Methods: Researchers analyzed a nationally representative sample of 1,819 primary care physicians who responded to the Center for Studying Health System Change’s Physician Survey. We linked three years of Medicare claims (2007 to 2009) with these primary care physician survey respondents. This linkage resulted in the identification of 123,760 beneficiaries with one or more of four ACSCs—diabetes, chronic obstructive pulmonary disease, asthma and congestive heart failure—and physicians who served as their usual provider. Key independent variables of interest were physicians’ practice capabilities, including communication with specialists, use of care managers, participation in quality and performance measurement, use of patient registries, and HIT use.
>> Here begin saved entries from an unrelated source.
File: src/rtl/core/rf_frontend_tuning_words.sv
// Results leave the stage 6 register on the rsp_ side in input order.
// Throughput: one item per cycle; the six-stage pipeline (two reciprocal
// multiplies, each with its own register) sets the depth, not the rate.
// A stalled output holds its stage; empty stages upstream still fill.
// Reset (synchronous, active high) clears all stage valid bits and sets the
// antenna register to 1. No clearing pass is needed.
module rf_frontend_tuning_words (
   input  logic                         clock,
   input  logic                         reset,
   // Input channel
   input  logic                         req_valid,
   output logic                         req_stall,
   input  logic [rftw_pkg::HZ_W-1:0]    req_dial_hz,
   // Result channel
   output logic                         rsp_valid,
   input  logic                         rsp_stall,
   output logic [rftw_pkg::PHASE_W-1:0] rsp_phase_word,
   output logic [rftw_pkg::FILT_W-1:0]  rsp_rx_filter_word,
   output logic [rftw_pkg::FILT_W-1:0]  rsp_tx_filter_word,
   // Configuration write channel
   input  logic                         csr_valid,
   output logic                         csr_ready,
   input  logic [rftw_pkg::ANT_W-1:0]   csr_trx_antenna
);
   import rftw_pkg::*;

`include "rf_frontend_tuning_words_assert.svh"

   // Antenna register
   logic [ANT_W-1:0] antenna_ff;
   logic [ANT_W-1:0] antenna_in;

   assign csr_ready = 1'b1;

   always_comb begin
      antenna_in = antenna_ff;
      if (csr_valid && csr_ready) begin
         antenna_in = csr_trx_antenna;
      end
   end

   always_ff @(posedge clock) begin
      if (reset) begin
         antenna_ff <= ANT_1;
      end else begin
         antenna_ff <= antenna_in;
      end
   end

   // Stage valid bits and per-stage advance
   logic v1_ff, v2_ff, v3_ff, v4_ff, v5_ff, v6_ff;
   logic en1, en2, en3, en4, en5, en6;

   assign en6 = !v6_ff || !rsp_stall;
   assign en5 = !v5_ff || en6;
   assign en4 = !v4_ff || en5;
   assign en3 = !v3_ff || en4;
   assign en2 = !v2_ff || en3;
   assign en1 = !v1_ff || en2;

   assign req_stall = !en1;

   always_ff @(posedge clock) begin
      if (reset) begin
         v1_ff <= 1'b0;
         v2_ff <= 1'b0;
         v3_ff <= 1'b0;
         v4_ff <= 1'b0;
         v5_ff <= 1'b0;
         v6_ff <= 1'b0;
      end else begin
         if (en1) v1_ff <= req_valid;
         if (en2) v2_ff <= v1_ff;
         if (en3) v3_ff <= v2_ff;
         if (en4) v4_ff <= v3_ff;
         if (en5) v5_ff <= v4_ff;
         if (en6) v6_ff <= v5_ff;
      end
   end

   // Stage 1: saturate and pick the filter words
   logic [HZ_W-1:0]  hz_in;
   rftw_filter_type  filt_in;
   logic [HZ_W-1:0]  hz1_ff;
   rftw_filter_type  filt1_ff;

   assign hz_in = (req_dial_hz > HZ_LIMIT) ? HZ_LIMIT : req_dial_hz;

   rftw_band_select u_band_select (
      .hz      (hz_in),
      .antenna (antenna_ff),
      .words   (filt_in)
   );

   always_ff @(posedge clock) begin
      if (en1) begin
         hz1_ff   <= hz_in;
         filt1_ff <= filt_in;
      end
   end

   // Stage 2: coarse quotient product hz * (2^37 / 1875)
   logic [PROD_A_W-1:0] prod_a_in;
   logic [PROD_A_W-1:0] prod_a2_ff;
   logic [HZ_W-1:0]     hz2_ff;
   rftw_filter_type     filt2_ff;

   assign prod_a_in = PROD_A_W'(hz1_ff) * PROD_A_W'(RECIP_A);

   always_ff @(posedge clock) begin
      if (en2) begin
         prod_a2_ff <= prod_a_in;
         hz2_ff     <= hz1_ff;
         filt2_ff   <= filt1_ff;
      end
   end

   // Stage 3: coarse quotient hz / 1875
   logic [QUOT_HI_W-1:0] quot3_ff;
   logic [HZ_W-1:0]      hz3_ff;
   rftw_filter_type      filt3_ff;

   always_ff @(posedge clock) begin
      if (en3) begin
         quot3_ff <= prod_a2_ff[RECIP_A_SHIFT +: QUOT_HI_W];
         hz3_ff   <= hz2_ff;
         filt3_ff <= filt2_ff;
      end
   end

   // Stage 4: remainder hz - quot * 1875
   logic [HZ_W-1:0]      quot_scaled;
   logic [HZ_W-1:0]      rem_full;
   logic [REM_W-1:0]     rem4_ff;
   logic [QUOT_HI_W-1:0] quot4_ff;
   rftw_filter_type      filt4_ff;

   assign quot_scaled = HZ_W'(quot3_ff) * HZ_W'(PHASE_DIVISOR);
   assign rem_full    = hz3_ff - quot_scaled;

   always_ff @(posedge clock) begin
      if (en4) begin
         rem4_ff  <= rem_full[REM_W-1:0];
         quot4_ff <= quot3_ff;
         filt4_ff <= filt3_ff;
      end
   end

   // Stage 5: fractional product (rem*65536 + 937) * (2^38 / 1875)
   logic [FRAC_X_W-1:0]  frac_x;
   logic [PROD_B_W-1:0]  prod_b_in;
   logic [PROD_B_W-1:0]  prod_b5_ff;
   logic [QUOT_HI_W-1:0] quot5_ff;
   rftw_filter_type      filt5_ff;

   assign frac_x    = {rem4_ff, {QUOT_HI_W{1'b0}}} + PHASE_ROUND_BIAS;
   assign prod_b_in = PROD_B_W'(frac_x) * PROD_B_W'(RECIP_B);

   always_ff @(posedge clock) begin
      if (en5) begin
         prod_b5_ff <= prod_b_in;
         quot5_ff   <= quot4_ff;
         filt5_ff   <= filt4_ff;
      end
   end

   // Stage 6: output register; low half is the fractional quotient (< 65536)
   logic [PHASE_W-1:0] phase6_ff;
   rftw_filter_type    filt6_ff;

   always_ff @(posedge clock) begin
      if (en6) begin
         phase6_ff <= {quot5_ff, prod_b5_ff[RECIP_B_SHIFT +: QUOT_HI_W]};
         filt6_ff  <= filt5_ff;
      end
   end

   assign rsp_valid          = v6_ff;
   assign rsp_phase_word     = phase6_ff;
   assign rsp_rx_filter_word = filt6_ff.rx_word;
   assign rsp_tx_filter_word = filt6_ff.tx_word;

   // Checks
   `RFTW_ASSERT_IMPLIES(a_quot_range, clock, reset, v3_ff, quot3_ff <= 16'd32768)
   `RFTW_ASSERT_IMPLIES(a_rem_range, clock, reset, v4_ff, rem4_ff < 11'd1875)
   `RFTW_ASSERT_IMPLIES(a_phase_range, clock, reset, rsp_valid,
                        rsp_phase_word <= 32'h8000_0000)
   `RFTW_ASSERT_IMPLIES(a_rx_onehot, clock, reset, rsp_valid, $onehot(rsp_rx_filter_word))
   `RFTW_ASSERT_IMPLIES(a_tx_two_bits, clock, reset, rsp_valid,
                        $countones(rsp_tx_filter_word) == 2)
   `RFTW_ASSERT_NEXT(a_accept_lands, clock, reset, req_valid && !req_stall, v1_ff)

endmodule

File: src/rtl/core/rftw_band_select.sv
module rftw_band_select (
   input  logic [rftw_pkg::HZ_W-1:0]  hz,
   input  logic [rftw_pkg::ANT_W-1:0] antenna,
   output rftw_pkg::rftw_filter_type  words
);
   import rftw_pkg::*;

   logic [FILT_W-1:0] rx_word;
   logic [FILT_W-1:0] lpf_word;
   logic [FILT_W-1:0] ant_word;

   // Receive band-pass / high-pass select
   always_comb begin
      rx_word = '0;
      if (hz < RX_LIM_BYPASS) begin
         rx_word[RX_BIT_BYPASS] = 1'b1;
      end else if (hz < RX_LIM_6M5) begin
         rx_word[RX_BIT_6M5] = 1'b1;
      end else if (hz < RX_LIM_9M5) begin
         rx_word[RX_BIT_9M5] = 1'b1;
      end else if (hz < RX_LIM_13M) begin
         rx_word[RX_BIT_13M] = 1'b1;
      end else if (hz < RX_LIM_20M) begin
         rx_word[RX_BIT_20M] = 1'b1;
      end else if (hz < RX_LIM_50M) begin
         rx_word[RX_BIT_50M] = 1'b1;
      end else begin
         rx_word[RX_BIT_HIGH] = 1'b1;
      end
   end

   // Transmit low-pass select
   always_comb begin
      lpf_word = '0;
      if (hz < TX_LIM_2M) begin
         lpf_word[TX_BIT_2M] = 1'b1;
      end else if (hz < TX_LIM_4M) begin
         lpf_word[TX_BIT_4M] = 1'b1;
      end else if (hz < TX_LIM_7M3) begin
         lpf_word[TX_BIT_7M3] = 1'b1;
      end else if (hz < TX_LIM_14M35) begin
         lpf_word[TX_BIT_14M35] = 1'b1;
      end else if (hz < TX_LIM_21M45) begin
         lpf_word[TX_BIT_21M45] = 1'b1;
      end else if (hz < TX_LIM_29M7) begin
         lpf_word[TX_BIT_29M7] = 1'b1;
      end else begin
         lpf_word[TX_BIT_HIGH] = 1'b1;
      end
   end

   // Antenna route; zero falls back to antenna 1
   always_comb begin
      ant_word = '0;
      case (antenna)
         ANT_2:   ant_word[TX_BIT_ANT2] = 1'b1;
         ANT_3:   ant_word[TX_BIT_ANT3] = 1'b1;
         default: ant_word[TX_BIT_ANT1] = 1'b1;
      endcase
   end

   assign words.rx_word = rx_word;
   assign words.tx_word = lpf_word | ant_word;

endmodule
The dependent variable was a summary measure of ambulatory care-sensitive hospitalizations for one or more of the four identified conditions.
Results: Higher provider-reported levels of communication between primary care and specialist physicians were associated with lower rates of potentially avoidable hospitalizations. While there was no significant main effect between HIT use and ACSC hospitalizations, the associations between interspecialty communication and ACSC hospitalizations were magnified in the presence of higher HIT use. For example, patients in practices with both the highest level of interspecialty communication and the highest level of HIT use had lower odds of ambulatory care-sensitive hospitalizations than did those in practices with lower interspecialty communication and high HIT use (adjusted odds ratio, 0.70; 95% confidence limits, 0.59, 0.82).
Conclusions: Greater primary care and specialist communication is associated with reduced hospitalizations for ambulatory care-sensitive conditions. This effect was magnified in the presence of higher provider-reported HIT use, suggesting that coordination of care with support from HIT is important in the treatment of ambulatory care-sensitive conditions.